- キーワード:きつねゆっくり マクドナルド
- トレンド発生時刻:2026年03月26日 22:20
- キーワードボリューム:10,000 中📈
2026年3月26日、日本マクドナルドがSNS動画における「きつねゆっくり」素材の無断使用問題について公式に謝罪を発表しました。
同日、素材の制作者であるきつね(仮)さんもXで「既に解決済み」と報告したことで、一連の騒動が完結。
「きつねゆっくり マクドナルド」がSNS上で大きな話題となりトレンド入りしています。
本記事では、問題の発端から解決に至るまでの経緯を時系列で整理し、背景にある権利問題についても解説します。
発端は2025年2月公開の異色コラボ動画
問題の始まりは、日本マクドナルドが2025年2月18日にXなどで公開したSNS動画「霊夢と魔理沙とモチモチの木」です。
この動画は、商品「クリームブリュレホットドーナツ」のプロモーションとして制作されたもので、以下のような異色の組み合わせが注目を集めました。
- 東方Projectの人気キャラクター「博麗霊夢」と「霧雨魔理沙」
- 切り絵による児童文学作品として有名な「モチモチの木」
- “ゆっくり実況風”の演出で一頭身キャラクターが登場する構成
大型コラボをうたった動画は話題を呼びましたが、同時にキャラクターデザインに関する疑惑が浮上することになります。
「きつねゆっくり」素材との酷似が指摘される
動画公開後、登場する霊夢と魔理沙のデザインが、きつね(仮)さんが制作・配布する「きつねゆっくり」素材に酷似しているという指摘がインターネット上で拡散しました。
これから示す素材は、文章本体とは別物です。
`src/rtl/piccolo_pkg.sv`:
```
// rtl/piccolo_pkg.sv - shared Piccolo primitives: S-box, GF(2^4) math, F, RP, constants, key-word permutation
package piccolo_pkg;

   localparam int ROUNDS80  = 25;
   localparam int ROUNDS128 = 31;

   // Masks folded into the round-constant pattern for each key size
   localparam logic [31:0] CON80_MASK  = 32'h0f1e2d3c;
   localparam logic [31:0] CON128_MASK = 32'h6547a98b;

   typedef enum logic [1:0] {IDLE, RUN, FIN} dec_state_t;

   function automatic logic [3:0] sbox(input logic [3:0] a);
      logic [3:0] r;
      r = 4'h0;
      case (a)
         4'h0: r = 4'he;
         4'h1: r = 4'h4;
         4'h2: r = 4'hb;
         4'h3: r = 4'h2;
         4'h4: r = 4'h3;
         4'h5: r = 4'h8;
         4'h6: r = 4'h0;
         4'h7: r = 4'h9;
         4'h8: r = 4'h1;
         4'h9: r = 4'ha;
         4'ha: r = 4'h7;
         4'hb: r = 4'hf;
         4'hc: r = 4'h6;
         4'hd: r = 4'hc;
         4'he: r = 4'h5;
         4'hf: r = 4'hd;
         default: r = 4'h0;
      endcase
      return r;
   endfunction

   // Multiply by x modulo x^4 + x + 1
   function automatic logic [3:0] xtime(input logic [3:0] a);
      return {a[2:0], 1'b0} ^ {2'b00, a[3], a[3]};
   endfunction

   // S-layer, diffusion matrix [2 3 1 1; 1 2 3 1; 1 1 2 3; 3 1 1 2], S-layer
   function automatic logic [15:0] f_func(input logic [15:0] x);
      logic [3:0] s0, s1, s2, s3;
      logic [3:0] y0, y1, y2, y3;
      s0 = sbox(x[15:12]);
      s1 = sbox(x[11:8]);
      s2 = sbox(x[7:4]);
      s3 = sbox(x[3:0]);
      y0 = xtime(s0) ^ (xtime(s1) ^ s1) ^ s2 ^ s3;
      y1 = s0 ^ xtime(s1) ^ (xtime(s2) ^ s2) ^ s3;
      y2 = s0 ^ s1 ^ xtime(s2) ^ (xtime(s3) ^ s3);
      y3 = (xtime(s0) ^ s0) ^ s1 ^ s2 ^ xtime(s3);
      return {sbox(y0), sbox(y1), sbox(y2), sbox(y3)};
   endfunction

   // Byte map (x0..x7) -> (x2,x7,x4,x1,x6,x3,x0,x5), x0 = most significant byte
   function automatic logic [63:0] rp(input logic [63:0] x);
      return {x[47:40], x[7:0], x[31:24], x[55:48],
              x[15:8], x[39:32], x[63:56], x[23:16]};
   endfunction

   // Round-constant pair for round i: {con_2i, con_2i+1}
   function automatic logic [31:0] con_pair(input logic [4:0] i, input logic [31:0] mask);
      logic [4:0] c;
      c = i + 5'd1;
      return {c, 5'd0, c, 2'b00, c, 5'd0, c} ^ mask;
   endfunction

   // Source key word for position pos after n applications of the 128-bit
   // key-word permutation (k2,k1,k6,k7,k0,k3,k4,k5); the permutation has order 12.
   function automatic logic [2:0] sigma_idx(input logic [3:0] n, input logic [2:0] pos);
      logic [23:0] t;
      case (n)
         4'd0:    t = {3'd0, 3'd1, 3'd2, 3'd3, 3'd4, 3'd5, 3'd6, 3'd7};
         4'd1:    t = {3'd2, 3'd1, 3'd6, 3'd7, 3'd0, 3'd3, 3'd4, 3'd5};
         4'd2:    t = {3'd6, 3'd1, 3'd4, 3'd5, 3'd2, 3'd7, 3'd0, 3'd3};
         4'd3:    t = {3'd4, 3'd1, 3'd0, 3'd3, 3'd6, 3'd5, 3'd2, 3'd7};
         4'd4:    t = {3'd0, 3'd1, 3'd2, 3'd7, 3'd4, 3'd3, 3'd6, 3'd5};
         4'd5:    t = {3'd2, 3'd1, 3'd6, 3'd5, 3'd0, 3'd7, 3'd4, 3'd3};
         4'd6:    t = {3'd6, 3'd1, 3'd4, 3'd3, 3'd2, 3'd5, 3'd0, 3'd7};
         4'd7:    t = {3'd4, 3'd1, 3'd0, 3'd7, 3'd6, 3'd3, 3'd2, 3'd5};
         4'd8:    t = {3'd0, 3'd1, 3'd2, 3'd5, 3'd4, 3'd7, 3'd6, 3'd3};
         4'd9:    t = {3'd2, 3'd1, 3'd6, 3'd3, 3'd0, 3'd5, 3'd4, 3'd7};
         4'd10:   t = {3'd6, 3'd1, 3'd4, 3'd7, 3'd2, 3'd3, 3'd0, 3'd5};
         4'd11:   t = {3'd4, 3'd1, 3'd0, 3'd5, 3'd6, 3'd7, 3'd2, 3'd3};
         default: t = {3'd0, 3'd1, 3'd2, 3'd3, 3'd4, 3'd5, 3'd6, 3'd7};
      endcase
      case (pos)
         3'd0:    return t[23:21];
         3'd1:    return t[20:18];
         3'd2:    return t[17:15];
         3'd3:    return t[14:12];
         3'd4:    return t[11:9];
         3'd5:    return t[8:6];
         3'd6:    return t[5:3];
         default: return t[2:0];
      endcase
   endfunction

   // Whitening keys packed {wk0, wk1, wk2, wk3}; key word k0 is key[127:112]
   function automatic logic [63:0] whitening(input logic [127:0] key, input logic version);
      logic [15:0] k0, k1, k4, kx;
      k0 = key[127:112];
      k1 = key[111:96];
      k4 = key[63:48];
      kx = version ? key[15:0] : key[79:64];
      return {k0[15:8], k1[7:0], k1[15:8], k0[7:0],
              k4[15:8], kx[7:0], kx[15:8], k4[7:0]};
   endfunction

endpackage

```
`src/rtl/piccolo_rk_gen.sv`:
```
// rtl/piccolo_rk_gen.sv - combinational forward round-key pair generator for Piccolo-80/128
// Ports:
//   round_idx  in  5    forward round index i
//   version    in  1    0 = Piccolo-80, 1 = Piccolo-128
//   key        in  128  key, word k0 in [127:112]; Piccolo-80 uses [127:48]
//   rk_even    out 16   rk_2i
//   rk_odd     out 16   rk_2i+1
module piccolo_rk_gen
   import piccolo_pkg::*;
(
   input  logic [4:0]   round_idx,
   input  logic         version,
   input  logic [127:0] key,
   output logic [15:0]  rk_even,
   output logic [15:0]  rk_odd
);

   logic [15:0] kw [8];
   logic [31:0] con;
   logic [4:0]  idx_p1;
   logic [3:0]  perm_n;
   logic [2:0]  pos_e;
   logic [2:0]  pos_o;
   logic [2:0]  mod5;

   always_comb begin
      for (int w = 0; w < 8; w++) begin
         kw[w] = key[127 - 16*w -: 16];
      end
   end

   // 128-bit schedule: rk_m uses word (m+2) mod 8 after floor((m+2)/8)
   // permutations; for m = 2i this is position 2(i+1) mod 8 after (i+1)/4 steps.
   assign idx_p1 = round_idx + 5'd1;
   assign perm_n = {1'b0, idx_p1[4:2]};
   assign pos_e  = {idx_p1[1:0], 1'b0};
   assign pos_o  = {idx_p1[1:0], 1'b1};
   assign mod5   = 3'(round_idx % 5'd5);
   assign con    = con_pair(round_idx, version ? CON128_MASK : CON80_MASK);

   always_comb begin
      rk_even = 16'h0;
      rk_odd  = 16'h0;
      if (version) begin
         rk_even = kw[sigma_idx(perm_n, pos_e)] ^ con[31:16];
         rk_odd  = kw[sigma_idx(perm_n, pos_o)] ^ con[15:0];
      end else begin
         case (mod5)
            3'd0, 3'd2: begin
               rk_even = kw[2] ^ con[31:16];
               rk_odd  = kw[3] ^ con[15:0];
            end
            3'd1, 3'd4: begin
               rk_even = kw[0] ^ con[31:16];
               rk_odd  = kw[1] ^ con[15:0];
            end
            default: begin
               rk_even = kw[4] ^ con[31:16];
               rk_odd  = kw[4] ^ con[15:0];
            end
         endcase
      end
   end

endmodule

```
`src/rtl/piccolo_dec.sv`:
```
// rtl/piccolo_dec.sv - iterative Piccolo-80/128 decryption core, one round per clock
// Ports:
//   clk         in  1    rising-edge clock
//   reset       in  1    asynchronous active-high reset
//   start       in  1    request, accepted when ready=1
//   version     in  1    0 = Piccolo-80 (25 rounds), 1 = Piccolo-128 (31 rounds)
//   key_in      in  128  key, first key bit at [127]
//   ciphertext  in  64   ciphertext, first bit at [63]
//   ready       out 1    idle, start will be accepted
//   done        out 1    one-cycle pulse, plaintext valid
//   plaintext   out 64   result, held until the next accepted start
module piccolo_dec
   import piccolo_pkg::*;
#(
   parameter int ROUNDS80  = piccolo_pkg::ROUNDS80,
   parameter int ROUNDS128 = piccolo_pkg::ROUNDS128
)(
   input  logic         clk,
   input  logic         reset,
   input  logic         start,
   input  logic         version,
   input  logic [127:0] key_in,
   input  logic [63:0]  ciphertext,
   output logic         ready,
   output logic         done,
   output logic [63:0]  plaintext
);

   dec_state_t   state_q, state_d;
   logic [63:0]  x_q;
   logic [4:0]   j_q;
   logic         ver_q;
   logic [127:0] key_q;

   logic [4:0]   last_j;
   logic [4:0]   fwd_idx;
   logic         last_round;
   logic [15:0]  rk_even, rk_odd;
   logic [15:0]  rk_a, rk_b;
   logic [63:0]  wk_in, wk_q;
   logic [63:0]  round_out;

   assign ready      = (state_q == IDLE);
   assign last_j     = ver_q ? 5'(ROUNDS128 - 1) : 5'(ROUNDS80 - 1);
   assign last_round = (j_q == last_j);
   // Decryption round j consumes the forward key pair of round R-1-j
   assign fwd_idx    = last_j - j_q;

   piccolo_rk_gen u_rk_gen (
      .round_idx (fwd_idx),
      .version   (ver_q),
      .key       (key_q),
      .rk_even   (rk_even),
      .rk_odd    (rk_odd)
   );

   // Decryption reuses the forward RP; on odd rounds the state halves sit
   // swapped relative to encryption, so the key pair swaps with them.
   assign rk_a = j_q[0] ? rk_odd  : rk_even;
   assign rk_b = j_q[0] ? rk_even : rk_odd;

   assign wk_in = whitening(key_in, version);
   assign wk_q  = whitening(key_q, ver_q);

   always_comb begin
      round_out        = x_q;
      round_out[47:32] = x_q[47:32] ^ f_func(x_q[63:48]) ^ rk_a;
      round_out[15:0]  = x_q[15:0]  ^ f_func(x_q[31:16]) ^ rk_b;
   end

   always_comb begin
      state_d = state_q;
      case (state_q)
         IDLE:    if (start) state_d = RUN;
         RUN:     if (last_round) state_d = FIN;
         FIN:     state_d = IDLE;
         default: state_d = IDLE;
      endcase
   end

   always_ff @(posedge clk or posedge reset) begin
      if (reset) begin
         state_q   <= IDLE;
         x_q       <= 64'h0;
         j_q       <= 5'd0;
         ver_q     <= 1'b0;
         key_q     <= 128'h0;
         done      <= 1'b0;
         plaintext <= 64'h0;
      end else begin
         state_q <= state_d;
         done    <= (state_q == FIN);
         case (state_q)
            IDLE: begin
               if (start) begin
                  ver_q <= version;
                  key_q <= key_in;
                  x_q   <= {ciphertext[63:48] ^ wk_in[31:16], ciphertext[47:32],
                            ciphertext[31:16] ^ wk_in[15:0],  ciphertext[15:0]};
                  j_q   <= 5'd0;
               end
            end
            RUN: begin
               x_q <= last_round ? round_out : rp(round_out);
               j_q <= j_q + 5'd1;
            end
            FIN: begin
               plaintext <= {x_q[63:48] ^ wk_q[63:48], x_q[47:32],
                             x_q[31:16] ^ wk_q[47:32], x_q[15:0]};
            end
            default: ;
         endcase
      end
   end

endmodule

```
素材の作者であるきつね(仮)さん自身も、当初SNS上で「一瞬びっくりした」「僕は無関係なんだぜ。」とポストし、事前に関与していなかったことが明らかになりました。
さらに、きつね(仮)さんが「本件について事前に把握していなかった」とする趣旨の投稿を行ったことで、議論はさらに広がりました(この投稿は現在削除済み)。
商用利用には個別許諾が必要な素材だった
きつねゆっくり素材は、ニコニコ文化を中心に広く使われてきた「ゆっくり実況」の定番素材のひとつです。
その利用規約では、非商用利用を原則とし、商用利用の場合は個別の連絡・許諾が必要とされています。
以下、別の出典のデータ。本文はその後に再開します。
==> src/rtl/wb_pkg.sv <==
// Shared types and constants for the writeback/register-file retire block.
package wb_pkg;

  localparam int unsigned DATA_W        = 32;
  localparam int unsigned NUM_ARCH_REGS = 15;

  typedef logic [3:0]        reg_idx_t;
  typedef logic [DATA_W-1:0] word_t;

  localparam reg_idx_t REG_PC = 4'd15;

endpackage

==> src/rtl/regfile_core.sv <==
// Architectural register storage R0-R14: one write port, two raw read ports.
// Reads of an index outside the array return zero; the top maps R15 itself.
module regfile_core
  import wb_pkg::NUM_ARCH_REGS;
#(
  parameter int unsigned DATA_W = 32
) (
  input  logic              clk_i,
  input  logic              rst_n_i,
  input  logic              we_i,
  input  logic [3:0]        waddr_i,
  input  logic [DATA_W-1:0] wdata_i,
  input  logic [3:0]        raddr1_i,
  input  logic [3:0]        raddr2_i,
  output logic [DATA_W-1:0] rdata1_o,
  output logic [DATA_W-1:0] rdata2_o
);

  logic [DATA_W-1:0] mem_q [NUM_ARCH_REGS];

  always_ff @(posedge clk_i) begin
    if (!rst_n_i) begin
      for (int i = 0; i < int'(NUM_ARCH_REGS); i++) begin
        mem_q[i] <= '0;
      end
    end else if (we_i && (32'(waddr_i) < NUM_ARCH_REGS)) begin
      mem_q[waddr_i] <= wdata_i;
    end
  end

  assign rdata1_o = (32'(raddr1_i) < NUM_ARCH_REGS) ? mem_q[raddr1_i] : '0;
  assign rdata2_o = (32'(raddr2_i) < NUM_ARCH_REGS) ? mem_q[raddr2_i] : '0;

endmodule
大手ファストフードチェーンによる商業プロモーション動画への使用は、明らかに商用利用に該当するため、事前の許諾なく使用された疑惑は権利問題として深刻に受け止められました。
なお、日本の著作権法では、たとえ二次創作であっても「二次創作者によるオリジナル要素」が認められれば、その部分については二次創作者の著作権が発生するとされています。
マクドナルドが公式謝罪「プロセスが不十分」
問題の動画は3月中旬までに削除され、日本マクドナルドは調査を実施しました。
その結果、2026年3月26日に公式声明を発表し、以下の点を認めました。
- 映像内に制作素材が一部残っていたこと
- 制作過程において適切なプロセスが十分に取られていなかった点があったこと
日本マクドナルドは、これらの調査結果とともにきつね(仮)さんへ謝罪の連絡を行いました。
きつね(仮)さんが「解決済み」と報告
同日、きつね(仮)さんもXで声明を発表しました。
映像内に私の制作素材が一部残っている事や表現内容に関する点も含め、『制作過程において適切なプロセスが十分に取られていなかった点があった』との調査報告と謝罪のご連絡を頂きました。
その上で、以下のように問題の解決を報告しています。
日本マクドナルド様とやり取りをさせて頂き、提示されたご対応が適切なものであった事から既に解決済みとなります。
マクドナルド側の謝罪と対応をきつね(仮)さんが受け入れる形で、約1年以上にわたった一連の問題は決着を迎えました。
この経緯がSNS上で広く拡散され、「きつねゆっくり マクドナルド」としてトレンド入りしています。
今回の件は、企業が二次創作素材やネット文化のコンテンツを商業利用する際に、権利確認と適切な許諾プロセスがいかに重要であるかを改めて示す事例となりました。